→ What this task involves
From the entries below, retype only the lines from the one with "set_output_delay 0.81 -clock" through the one with "3x2->1 const B: 4", exactly as written.

Content starts

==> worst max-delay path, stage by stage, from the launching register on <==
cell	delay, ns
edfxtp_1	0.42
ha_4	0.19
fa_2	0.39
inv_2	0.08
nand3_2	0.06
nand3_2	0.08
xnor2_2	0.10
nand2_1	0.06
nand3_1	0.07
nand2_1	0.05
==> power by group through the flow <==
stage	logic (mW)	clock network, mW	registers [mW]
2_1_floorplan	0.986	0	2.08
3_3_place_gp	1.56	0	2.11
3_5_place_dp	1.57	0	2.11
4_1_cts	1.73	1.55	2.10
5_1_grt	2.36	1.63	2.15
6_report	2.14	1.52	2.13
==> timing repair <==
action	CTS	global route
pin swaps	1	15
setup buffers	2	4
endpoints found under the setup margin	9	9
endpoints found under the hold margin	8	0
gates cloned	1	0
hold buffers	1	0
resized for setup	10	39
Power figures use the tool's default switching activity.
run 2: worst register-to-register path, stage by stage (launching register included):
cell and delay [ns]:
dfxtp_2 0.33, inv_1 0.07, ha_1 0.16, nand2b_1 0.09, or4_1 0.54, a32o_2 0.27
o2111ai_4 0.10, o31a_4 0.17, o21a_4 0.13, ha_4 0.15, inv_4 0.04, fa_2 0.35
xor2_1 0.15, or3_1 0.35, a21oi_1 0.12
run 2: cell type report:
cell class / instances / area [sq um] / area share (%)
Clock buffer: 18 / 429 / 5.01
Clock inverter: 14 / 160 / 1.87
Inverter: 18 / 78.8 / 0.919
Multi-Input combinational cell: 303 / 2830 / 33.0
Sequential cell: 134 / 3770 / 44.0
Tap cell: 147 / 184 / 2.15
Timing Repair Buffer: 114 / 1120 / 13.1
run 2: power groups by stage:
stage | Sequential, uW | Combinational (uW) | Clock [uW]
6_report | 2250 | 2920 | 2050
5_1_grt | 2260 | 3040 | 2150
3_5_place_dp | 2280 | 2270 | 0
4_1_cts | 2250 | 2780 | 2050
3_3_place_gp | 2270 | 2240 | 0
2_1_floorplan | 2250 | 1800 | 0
==> src/rtl/lcd4_pkg.sv <==
// Shared types, codes and helpers of the 4-bit character LCD controller.
package lcd4_pkg;

  localparam int unsigned WaitBitsDefault = 16;

  // Sequencer phases: power-up wait, wake-up nibbles and waits, 4-bit nibble, init bytes,
  // idle, request byte and the long wait after clear or home.
  typedef enum logic [4:0] {
    PH_PWR      = 5'd0,
    PH_NIB3_A   = 5'd1,
    PH_WAIT_A   = 5'd2,
    PH_NIB3_B   = 5'd3,
    PH_WAIT_B   = 5'd4,
    PH_NIB3_C   = 5'd5,
    PH_WAIT_C   = 5'd6,
    PH_NIB2     = 5'd7,
    PH_FSET     = 5'd8,
    PH_DCTL     = 5'd9,
    PH_EMODE    = 5'd10,
    PH_IDLE     = 5'd11,
    PH_REQ      = 5'd12,
    PH_LONG     = 5'd13
  } lcd4_phase_e;

  typedef enum logic [1:0] {
    STEP_SETUP  = 2'd0,
    STEP_HIGH   = 2'd1,
    STEP_SETTLE = 2'd2
  } lcd4_step_e;

  typedef enum logic [2:0] {
    CMD_TICK   = 3'd0,
    CMD_CLEAR  = 3'd1,
    CMD_HOME   = 3'd2,
    CMD_CURSOR = 3'd3,
    CMD_WRITE  = 3'd4,
    CMD_FLAG   = 3'd5
  } lcd4_cmd_e;

  typedef enum logic [1:0] {
    FLAG_DISPLAY = 2'd0,
    FLAG_CURSOR  = 2'd1,
    FLAG_BLINK   = 2'd2
  } lcd4_flag_e;

  typedef enum logic [2:0] {
    REG_FSET       = 3'd0,
    REG_DCTL       = 3'd1,
    REG_EMODE      = 3'd2,
    REG_PWR_WAIT   = 3'd3,
    REG_INIT_WAIT  = 3'd4,
    REG_SHORT_WAIT = 3'd5,
    REG_SETTLE     = 3'd6,
    REG_LONG_WAIT  = 3'd7
  } lcd4_reg_e;

  localparam logic [7:0]  FsetReset      = 8'h28;
  localparam logic [7:0]  DctlReset      = 8'h0F;
  localparam logic [7:0]  EmodeReset     = 8'h06;
  localparam logic [15:0] PwrWaitReset   = 16'd50000;
  localparam logic [15:0] InitWaitReset  = 16'd5000;
  localparam logic [15:0] ShortWaitReset = 16'd150;
  localparam logic [15:0] SettleReset    = 16'd50;
  localparam logic [15:0] LongWaitReset  = 16'd2000;

  localparam logic [7:0] InstrClear   = 8'h01;
  localparam logic [7:0] InstrHome    = 8'h02;
  localparam logic [1:0] InstrRow0    = 2'b10;  // 0x80 | col
  localparam logic [1:0] InstrRow1    = 2'b11;  // 0x80 | (0x40 + col)
  localparam logic [4:0] InstrDispCtl = 5'b00001;
  localparam logic [3:0] NibWake      = 4'h3;
  localparam logic [3:0] NibFourBit   = 4'h2;

  // Request fields, row in the lowest bits.
  typedef struct packed {
    logic       flag_value;
    logic [1:0] flag_select;
    logic [7:0] char_byte;
    logic [5:0] col;
    logic [1:0] row;
  } lcd4_req_t;

  // Result fields, pin_rs in the lowest bit.
  typedef struct packed {
    logic       accepted;
    logic       ready_res;
    logic [3:0] pin_data;
    logic       pin_en;
    logic       pin_rs;
  } lcd4_res_t;

  typedef struct packed {
    logic       we;
    lcd4_reg_e  addr;
    logic [15:0] data;
  } lcd4_cfg_t;

  function automatic logic is_wait(lcd4_phase_e p);
    return (p == PH_PWR) || (p == PH_WAIT_A) || (p == PH_WAIT_B) ||
           (p == PH_WAIT_C) || (p == PH_LONG);
  endfunction

  function automatic logic is_byte(lcd4_phase_e p);
    return (p == PH_FSET) || (p == PH_DCTL) || (p == PH_EMODE) || (p == PH_REQ);
  endfunction

  function automatic lcd4_phase_e next_phase(lcd4_phase_e p, logic long_after);
    lcd4_phase_e n;
    case (p)
      PH_PWR:    n = PH_NIB3_A;
      PH_NIB3_A: n = PH_WAIT_A;
      PH_WAIT_A: n = PH_NIB3_B;
      PH_NIB3_B: n = PH_WAIT_B;
      PH_WAIT_B: n = PH_NIB3_C;
      PH_NIB3_C: n = PH_WAIT_C;
      PH_WAIT_C: n = PH_NIB2;
      PH_NIB2:   n = PH_FSET;
      PH_FSET:   n = PH_DCTL;
      PH_DCTL:   n = PH_EMODE;
      PH_REQ:    n = long_after ? PH_LONG : PH_IDLE;
      default:   n = PH_IDLE;
    endcase
    return n;
  endfunction

endpackage

==> src/rtl/lcd4_seq.sv <==
// Power-up and request sequencer with the configuration registers.
module lcd4_seq import lcd4_pkg::*; #(
  parameter int unsigned WAIT_BITS = WaitBitsDefault
) (
  input  logic      clk_i,
  input  logic      rst_ni,
  input  logic      req_valid_i,
  input  lcd4_cmd_e cmd_i,
  input  lcd4_req_t req_i,
  input  lcd4_cfg_t cfg_i,
  output lcd4_res_t res_o
);

  localparam int unsigned CmpBits = (WAIT_BITS > 16) ? WAIT_BITS : 16;
  localparam logic [CmpBits-1:0] WaitMaxW = (CmpBits'(1) << WAIT_BITS) - CmpBits'(1);

  function automatic logic [WAIT_BITS-1:0] sat_lim(logic [15:0] v);
    logic [CmpBits-1:0] w;
    w = CmpBits'(v);
    if (w > WaitMaxW) w = WaitMaxW;
    return w[WAIT_BITS-1:0];
  endfunction

  function automatic logic [WAIT_BITS-1:0] lim_of(lcd4_phase_e p,
      logic [WAIT_BITS-1:0] pwr, logic [WAIT_BITS-1:0] init,
      logic [WAIT_BITS-1:0] shrt, logic [WAIT_BITS-1:0] lng);
    logic [WAIT_BITS-1:0] l;
    case (p)
      PH_PWR:               l = pwr;
      PH_WAIT_A, PH_WAIT_B: l = init;
      PH_WAIT_C:            l = shrt;
      PH_LONG:              l = lng;
      default:              l = '0;
    endcase
    return l;
  endfunction

  // configuration
  logic [7:0]  fset_q, dctl_q, emode_q;
  logic [15:0] pwr_wait_q, init_wait_q, short_wait_q, settle_q, long_wait_q;

  always_ff @(posedge clk_i or negedge rst_ni) begin
    if (!rst_ni) begin
      fset_q       <= FsetReset;
      dctl_q       <= DctlReset;
      emode_q      <= EmodeReset;
      pwr_wait_q   <= PwrWaitReset;
      init_wait_q  <= InitWaitReset;
      short_wait_q <= ShortWaitReset;
      settle_q     <= SettleReset;
      long_wait_q  <= LongWaitReset;
    end else if (cfg_i.we) begin
      case (cfg_i.addr)
        REG_FSET:       fset_q       <= cfg_i.data[7:0];
        REG_DCTL:       dctl_q       <= cfg_i.data[7:0];
        REG_EMODE:      emode_q      <= cfg_i.data[7:0];
        REG_PWR_WAIT:   pwr_wait_q   <= cfg_i.data;
        REG_INIT_WAIT:  init_wait_q  <= cfg_i.data;
        REG_SHORT_WAIT: short_wait_q <= cfg_i.data;
        REG_SETTLE:     settle_q     <= cfg_i.data;
        REG_LONG_WAIT:  long_wait_q  <= cfg_i.data;
        default:        ;
      endcase
    end
  end

  logic [WAIT_BITS-1:0] lim_pwr, lim_init, lim_short, lim_long, lim_settle;

  always_comb begin
    lim_pwr    = sat_lim(pwr_wait_q);
    lim_init   = sat_lim(init_wait_q);
    lim_short  = sat_lim(short_wait_q);
    lim_long   = sat_lim(long_wait_q);
    lim_settle = sat_lim(settle_q);
    // a zero settle time still lets enable fall for one tick
    if (lim_settle == '0) lim_settle = WAIT_BITS'(1);
  end

  // sequencer state
  lcd4_phase_e          phase_q, phase_d;
  lcd4_step_e           step_q, step_d;
  logic [WAIT_BITS-1:0] wc_q, wc_d;
  logic [7:0]           pb_q, pb_d;
  logic                 prs_q, prs_d;
  logic                 low_q, low_d;
  logic                 long_q, long_d;
  logic [2:0]           flags_q, flags_d;
  logic                 rs_q, rs_d;
  logic                 en_q, en_d;
  logic [3:0]           data_q, data_d;

  logic                 acc;
  logic                 do_enter;
  lcd4_phase_e          enter_p, enter_eff;
  logic [WAIT_BITS-1:0] wc_inc;
  logic [2:0]           flag_bit, flags_new;

  always_comb begin
    phase_d   = phase_q;
    step_d    = step_q;
    wc_d      = wc_q;
    pb_d      = pb_q;
    prs_d     = prs_q;
    low_d     = low_q;
    long_d    = long_q;
    flags_d   = flags_q;
    rs_d      = rs_q;
    en_d      = en_q;
    data_d    = data_q;
    acc       = 1'b0;
    do_enter  = 1'b0;
    enter_p   = PH_IDLE;
    enter_eff = PH_IDLE;
    flag_bit  = 3'b100 >> req_i.flag_select;
    flags_new = req_i.flag_value ? (flags_q | flag_bit) : (flags_q & ~flag_bit);
    wc_inc    = (&wc_q) ? wc_q : wc_q + WAIT_BITS'(1);

    if (req_valid_i) begin
      if (cmd_i == CMD_TICK) begin
        if (is_wait(phase_q)) begin
          if (wc_inc >= lim_of(phase_q, lim_pwr, lim_init, lim_short, lim_long)) begin
            do_enter = 1'b1;
            enter_p  = next_phase(phase_q, long_q);
          end else begin
            wc_d = wc_inc;
          end
        end else if (phase_q != PH_IDLE) begin
          case (step_q)
            STEP_SETUP: begin
              if (is_byte(phase_q)) begin
                data_d = low_q ? pb_q[3:0] : pb_q[7:4];
                rs_d   = prs_q;
              end else begin
                data_d = (phase_q == PH_NIB2) ? NibFourBit : NibWake;
                rs_d   = 1'b0;
              end
              en_d   = 1'b0;
              step_d = STEP_HIGH;
            end
            STEP_HIGH: begin
              en_d   = 1'b1;
              step_d = STEP_SETTLE;
              wc_d   = '0;
            end
            default: begin
              en_d = 1'b0;
              wc_d = wc_inc;
              if (wc_inc >= lim_settle) begin
                if (is_byte(phase_q) && !low_q) begin
                  low_d  = 1'b1;
                  step_d = STEP_SETUP;
                  wc_d   = '0;
                end else begin
                  do_enter = 1'b1;
                  enter_p  = next_phase(phase_q, long_q);
                end
              end
            end
          endcase
        end
      end else if (phase_q == PH_IDLE) begin
        case (cmd_i)
          CMD_CLEAR: begin
            acc = 1'b1; pb_d = InstrClear; prs_d = 1'b0; long_d = 1'b1;
            do_enter = 1'b1; enter_p = PH_REQ;
          end
          CMD_HOME: begin
            acc = 1'b1; pb_d = InstrHome; prs_d = 1'b0; long_d = 1'b1;
            do_enter = 1'b1; enter_p = PH_REQ;
          end
          CMD_CURSOR: begin
            acc = 1'b1;
            if (req_i.row == 2'd0 || req_i.row == 2'd1) begin
              pb_d     = {(req_i.row == 2'd0) ? InstrRow0 : InstrRow1, req_i.col};
              prs_d    = 1'b0;
              long_d   = 1'b0;
              do_enter = 1'b1;
              enter_p  = PH_REQ;
            end
          end
          CMD_WRITE: begin
            acc = 1'b1; pb_d = req_i.char_byte; prs_d = 1'b1; long_d = 1'b0;
            do_enter = 1'b1; enter_p = PH_REQ;
          end
          CMD_FLAG: begin
            acc = 1'b1;
            if (req_i.flag_select != 2'd3) begin
              flags_d  = flags_new;
              pb_d     = {InstrDispCtl, flags_new};
              prs_d    = 1'b0;
              long_d   = 1'b0;
              do_enter = 1'b1;
              enter_p  = PH_REQ;
            end
          end
          default: ;
        endcase
      end
    end

    // entering a phase; a zero-length wait falls straight through
    if (do_enter) begin
      if (is_wait(enter_p) &&
          lim_of(enter_p, lim_pwr, lim_init, lim_short, lim_long) == '0) begin
        enter_eff = next_phase(enter_p, long_d);
      end else begin
        enter_eff = enter_p;
      end
      phase_d = enter_eff;
      wc_d    = '0;
      step_d  = STEP_SETUP;
      low_d   = 1'b0;
      case (enter_eff)
        PH_FSET:  begin pb_d = fset_q;  prs_d = 1'b0; end
        PH_DCTL:  begin pb_d = dctl_q;  prs_d = 1'b0; end
        PH_EMODE: begin pb_d = emode_q; prs_d = 1'b0; end
        default:  ;
      endcase
    end
  end

  always_ff @(posedge clk_i or negedge rst_ni) begin
    if (!rst_ni) begin
      phase_q <= PH_PWR;
      step_q  <= STEP_SETUP;
      wc_q    <= '0;
      pb_q    <= '0;
      prs_q   <= 1'b0;
      low_q   <= 1'b0;
      long_q  <= 1'b0;
      flags_q <= 3'b111;
      rs_q    <= 1'b0;
      en_q    <= 1'b0;
      data_q  <= '0;
    end else if (req_valid_i) begin
      phase_q <= phase_d;
      step_q  <= step_d;
      wc_q    <= wc_d;
      pb_q    <= pb_d;
      prs_q   <= prs_d;
      low_q   <= low_d;
      long_q  <= long_d;
      flags_q <= flags_d;
      rs_q    <= rs_d;
      en_q    <= en_d;
      data_q  <= data_d;
    end
  end

  always_comb begin
    res_o.pin_rs    = rs_d;
    res_o.pin_en    = en_d;
    res_o.pin_data  = data_d;
    res_o.ready_res = (phase_d == PH_IDLE);
    res_o.accepted  = acc;
  end

endmodule

==> src/rtl/char_lcd_4bit_interface_core.sv <==
// Top level of the 4-bit character LCD controller: stream ports and result buffering.
//
// Usage: every input item on the s_axis channel is either a one-microsecond
// tick (tuser = 0) or a request (clear, home, set cursor, write character,
// set display flag). Each accepted item yields exactly one result item on
// m_axis: the RS, EN and D7..D4 levels after the item, an idle flag and
// whether the request was taken. Requests made while busy are refused.
// Each result is registered before it appears on m_axis.
// Throughput: one item per cycle while s_axis_tready_o is high; the sequencer update is a single
// registered step.
// Reset: the sequencer restarts the power-up sequence (long wait, three
// wake-up nibbles, 4-bit nibble, three init bytes) and all configuration
// registers return to their defaults. The cfg channel is always ready.
// Stall: an output register plus one skid entry hold results while m_axis
// is not ready; s_axis_tready_o drops only once both are full.
module char_lcd_4bit_interface_core import lcd4_pkg::*; #(
  parameter int unsigned WAIT_BITS = WaitBitsDefault
) (
  input  logic        clk_i,
  input  logic        rst_ni,
  input  logic        s_axis_tvalid_i,
  output logic        s_axis_tready_o,
  // [1:0] row, [7:2] col, [15:8] char_byte, [17:16] flag_select,
  // [18] flag_value, [23:19] zero
  input  logic [23:0] s_axis_tdata_i,
  // [2:0] cmd
  input  logic [2:0]  s_axis_tuser_i,
  output logic        m_axis_tvalid_o,
  input  logic        m_axis_tready_i,
  // [0] pin_rs, [1] pin_en, [5:2] pin_data, [6] ready_res, [7] accepted
  output logic [7:0]  m_axis_tdata_o,
  input  logic        cfg_valid_i,
  output logic        cfg_ready_o,
  input  logic [2:0]  cfg_addr_i,
  input  logic [15:0] cfg_data_i
);

  logic      in_fire;
  lcd4_cfg_t cfg;
  lcd4_res_t res;
  lcd4_res_t out_q, skid_q;
  logic      out_valid_q, skid_valid_q;

  assign cfg_ready_o     = 1'b1;
  assign s_axis_tready_o = !skid_valid_q;
  assign in_fire         = s_axis_tvalid_i && s_axis_tready_o;

  always_comb begin
    cfg.we   = cfg_valid_i;
    cfg.addr = lcd4_reg_e'(cfg_addr_i);
    cfg.data = cfg_data_i;
  end

  lcd4_seq #(
    .WAIT_BITS (WAIT_BITS)
  ) u_seq (
    .clk_i       (clk_i),
    .rst_ni      (rst_ni),
    .req_valid_i (in_fire),
    .cmd_i       (lcd4_cmd_e'(s_axis_tuser_i)),
    .req_i       (lcd4_req_t'(s_axis_tdata_i[18:0])),
    .cfg_i       (cfg),
    .res_o       (res)
  );

  always_ff @(posedge clk_i or negedge rst_ni) begin
    if (!rst_ni) begin
      out_valid_q  <= 1'b0;
      skid_valid_q <= 1'b0;
    end else if (in_fire) begin
      if (!out_valid_q || m_axis_tready_i) begin
        out_valid_q <= 1'b1;
      end else begin
        skid_valid_q <= 1'b1;
      end
    end else if (out_valid_q && m_axis_tready_i) begin
      if (skid_valid_q) begin
        skid_valid_q <= 1'b0;
      end else begin
        out_valid_q <= 1'b0;
      end
    end
  end

  always_ff @(posedge clk_i) begin
    if (in_fire) begin
      if (!out_valid_q || m_axis_tready_i) begin
        out_q <= res;
      end else begin
        skid_q <= res;
      end
    end else if (out_valid_q && m_axis_tready_i && skid_valid_q) begin
      out_q <= skid_q;
    end
  end

  assign m_axis_tvalid_o = out_valid_q;
  assign m_axis_tdata_o  = out_q;

endmodule

==> config.mk <==
export PLATFORM = sky130hd
export DESIGN_NAME = char_lcd_4bit_interface_core
export DESIGN_NICKNAME = d
export VERILOG_FILES = /design/src/rtl/lcd4_pkg.sv /design/src/rtl/lcd4_seq.sv /design/src/rtl/char_lcd_4bit_interface_core.sv
export SDC_FILE = /design/constraint.sdc
export NUM_CORES = 1
export LEC_CHECK = 0
export ABC_AREA = 1
export ABC_CLOCK_PERIOD_IN_PS = 5400
export BUFFER_PORTS_ARGS = -buffer_cell sky130_fd_sc_hd__buf_2
export CORE_ASPECT_RATIO = 1.1
export CORE_MARGIN = 4
export CORE_UTILIZATION = 25
export DETAILED_ROUTE_END_ITERATION = 7
export PLACE_DENSITY = 0.47
export SLEW_MARGIN = 20
export SYNTH_ARGS = -nofsm -noshare
export SYNTH_HDL_FRONTEND = slang
export SYNTH_HIERARCHICAL = 1
export SYNTH_SLANG_ARGS = --single-unit
==> constraint.sdc <==
create_clock -name clk_i -period 5.4 [get_ports clk_i]
set_clock_uncertainty 0.15 [all_clocks]
set_input_delay 0.81 -clock clk_i [delete_from_list [all_inputs] [get_ports clk_i]]
set_output_delay 0.81 -clock clk_i [all_outputs]
set_load 0.005 [all_outputs]
== After elaboration in Yosys (flattened, before gate mapping) ==
Index checks and enable logic that the tools add are counted.
Storage, ports and cells
  register bits after elaboration: 165
  bits of input ports: 51
  word-level logic and storage cells: 275
Cells by class
  $add $sub $neg: 1
  magnitude comparators: 7
  equality and inequality tests: 51
  shifts and indexed selects: 1
  multiplexer cells: 117
  bitwise gates (word level): 5
  reduce and logical (&&, ||, !) cells: 62
Operator list (number)
  $mux 16: 18
  $pmux 16 s4: 2
  $pmux 5 s11: 2
  $gt 16x16->1 const B: 5
  $eq 5x4->1 const B: 14
  $mux 8: 8
  $mux 5: 12
  $mux 1: 50
  $eq 5x3->1 const B: 8
  $pmux 8 s5: 1
  $ge 16x16->1: 2
  $logic_not 16->1: 2
  $pmux 16 s2: 1
  $mux 4: 6
  $pmux 8 s3: 1
  $reduce_and 2->1: 11
  $eq 5x2->1 const B: 4
  $eq 3x3->1 const B: 6
  $add 16x1->16 const B: 1
  $reduce_and 16->1: 1
  $mux 3: 5
  $pmux 5 s3: 1
  $logic_or 1x1->1: 13
  $eq 3x2->1 const B: 4
  32 further kinds: 66

== Logic depth before layout (Yosys ltp) ==
Gate-level depths: netlist of the first run.
  depth in word-level cells: 25
  gate-level depth with buffers: 45
  gate-level depth less buffers: 45

== By module ==
Netlist of the first run, hierarchy kept.
By module, submodules not included
  lcd4_seq: times used 1, cells each 1099, area each 8637.0 µm²
  char_lcd_4bit_interface_core: times used 1, cells each 61, area each 721.9 µm²

== Worst setup path before layout of the first run ==
OpenSTA, ideal clock, no wires.
  kind: reg-to-reg
  start point: reg u_seq.wc_q[0]
  end point: reg out_q (netlist bit m_axis_tdata_o[6]), data pin
  setup time: 0.130 ns
  arrival time: 4.219 ns
  data required time: 5.120 ns
  setup slack: 0.901 ns
  stages on the path, launching flop included: 43
  path through: dfrtp_1 -> ha_1 -> inv_1 -> nor3_1 -> inv_1 -> nor4_1 -> inv_1 -> nor2_1 -> inv_1 -> nor2_1 -> inv_1 -> nor3_1 -> nand2_1 -> inv_1 -> nor4_1 -> nand3_1 -> xor2_1 -> inv_1 -> (+7 left out) -> nand2_1 -> nand2_1 -> nand2_1 -> nand2_2 -> nand3_1 -> nand2_2 -> nand3_2 -> nor2_8 -> nand3_4 -> nand2_2 -> nor2_4 -> nand2_2 -> nand2_4 -> a21oi_2 -> nand2_1 -> nor3_1 -> nand2_1 -> nand2_1
RTL lines
  start, declared: line lcd4_seq.sv:82  | logic [WAIT_BITS-1:0] wc_q, wc_d;
  start signal, assigned: line lcd4_seq.sv:238  | wc_q <= wc_d;
  end signal, assigned: line char_lcd_4bit_interface_core.sv:88  | out_q <= res;
  end signal, assigned: line char_lcd_4bit_interface_core.sv:93  | out_q <= skid_q;
  end, declared: line char_lcd_4bit_interface_core.sv:41  | lcd4_res_t out_q, skid_q;

==> out/qor.csv, run 1 <==
metric;value;unit
cp.required;5.44;ns
dp_slack;-0.1479;ns
hold_class;input pin to asynchronous set/reset pin;
synthFlopType;dfrtp_1;
overflow;0;
synth_warnings;6;
grt_pass1_vias;7682;
max_freq;190.1;MHz
grt_pass1_wl;40840;µm
grt_max_degree;109;
synth_seq_area_share;45.44;%
gr-usage-all-layers;12.55;%
cts-root-buf;clkbuf_16;
fin_nets;1340;
antenna_cells;0;
dp.cells;1719;
crit_path_end_kind;flip-flop;
yosys.area.top_type;dfrtp_1;
rsz0062_at_grt;true;
crit_path_start_kind;flip-flop;
post-route-period-util;97.40;%
antenna_found_initial;0;
final_cell_mix;nand2_1, inv_1, o21ai_0;
slew_viol_final;0;
drc;0;
slowest_stage;dfrtp_1;
fp.dieW;192.5;µm
synth_area_per_cell;8.068;µm²
synthesis.nets;1245;
ant_nets;0;
ys_ff_latch;165;
routedWlPerCell;14.32;µm
cts.sinks;165;
power.density;421.2;mW/mm²
final.fill_count;3993;
synthTopCellsByArea;dfrtp_1, nand2_1, dfstp_2;
place.gp.congestion;0.8194;
synth_edf_count;16;
syn-instance-count;1160;
ys_types;53;
min_period;5.260;ns
chipHeight;210.9;µm
dieArea;0.04060;mm²
fin_util;30.75;%
max_stage_delay;0.37;ns
mostFrequentLayoutCell;nand2_1;
arrival;5.30;ns
slew_headroom;36.14;%
portBuffers;55;
viasPerCell;4.436;
cts_max_level;4;
rows;74;
p_leak;0.005232;µW
setup_violations;0;
multi_input_area;0.004593;mm²
clk_pin_slew;0.07;ns
cts_buffers;17;
whs;0.3271;ns
final_cells;1762;
crit_fanout;5;
core_area;0.03704;mm²
cts_tree;yes;
outcome;finished, final reports clean;
io_pins;62;
synthArstFlopShare;90.30;%
synth_top_cell_area_share;30.48;%
wl;25240;µm
drt-pass1-iter-count;5;
initial_core_util;25.27;%
vias;7817;
dp_hpwl;18840;µm
insertion_delay;0.44;ns
critPathKind;flip-flop to flip-flop;
final_layout_size_suffix_gt1_share;23.42;%
drv_cap;0;
ir_worst_vdd;0.2320;mV
hold_viol;0;
synth.cell_area;0.009359;mm²
seq_area;0.004253;mm²
drt_iter0_drc;376;
finalWorstSetupSlack;0.1404;ns
syn_to_final_growth;21.68;%
clockBufferDepth;2;
worst_pin_slew;0.9556;ns
[worst paths after layout]
kind / start / to / slack [ns] / depth (start not counted)
worst max-delay path: u_seq/wc_q[0] / m_axis_tdata_o[6] / 0.14 / 39
worst min-delay path: rst_ni / u_seq/pwr_wait_q[11] / 0.33 / 1
worst max register to register: u_seq/wc_q[0] / m_axis_tdata_o[6] / 0.14 / 39
worst min register to register: u_seq/data_q[3] / u_seq/data_q[3] / 0.33 / 2
max in group asynchronous: rst_ni / u_seq/emode_q[1] / 3.64 / 2
min in group clk_i: u_seq/data_q[3] / u_seq/data_q[3] / 0.33 / 2
[routing by layer]
metal	up-vias	GRT usage [%]	part of all wire, %
met1	3641	17.51	50
met2	96	20.29	47
met4	0	3.640	1.5
met5	-	0	0
li1	4059	-	-
met3	21	1.851	2.3
[power by group]
group / total [µW] / switching [µW] / leakage, µW / internal (µW)
clock network: 1250 / 578 / 0.000288 / 670
registers: 1830 / 220 / 0.00197 / 1610
logic: 1720 / 1070 / 0.00298 / 651
total: 4800 / 1870 / 0.00523 / 2930
[synthesized netlist by cell type, drive strengths merged (16+ instances only)]
master  number
nand2      324
inv        166
o21ai      138
dfrtp      114
nor2        66
nand3       61
a21oi       39
dfstp       35
ha          34
clkbuf      24
o22ai       22
nor3        21
nand4       20
nor4        18
a221oi      16
edfxtp      16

Content ends

→ Response
set_output_delay 0.81 -clock clk_i [all_outputs]
set_load 0.005 [all_outputs]
== After elaboration in Yosys (flattened, before gate mapping) ==
Index checks and enable logic that the tools add are counted.
Storage, ports and cells
  register bits after elaboration: 165
  bits of input ports: 51
  word-level logic and storage cells: 275
Cells by class
  $add $sub $neg: 1
  magnitude comparators: 7
  equality and inequality tests: 51
  shifts and indexed selects: 1
  multiplexer cells: 117
  bitwise gates (word level): 5
  reduce and logical (&&, ||, !) cells: 62
Operator list (number)
  $mux 16: 18
  $pmux 16 s4: 2
  $pmux 5 s11: 2
  $gt 16x16->1 const B: 5
  $eq 5x4->1 const B: 14
  $mux 8: 8
  $mux 5: 12
  $mux 1: 50
  $eq 5x3->1 const B: 8
  $pmux 8 s5: 1
  $ge 16x16->1: 2
  $logic_not 16->1: 2
  $pmux 16 s2: 1
  $mux 4: 6
  $pmux 8 s3: 1
  $reduce_and 2->1: 11
  $eq 5x2->1 const B: 4
  $eq 3x3->1 const B: 6
  $add 16x1->16 const B: 1
  $reduce_and 16->1: 1
  $mux 3: 5
  $pmux 5 s3: 1
  $logic_or 1x1->1: 13
  $eq 3x2->1 const B: 4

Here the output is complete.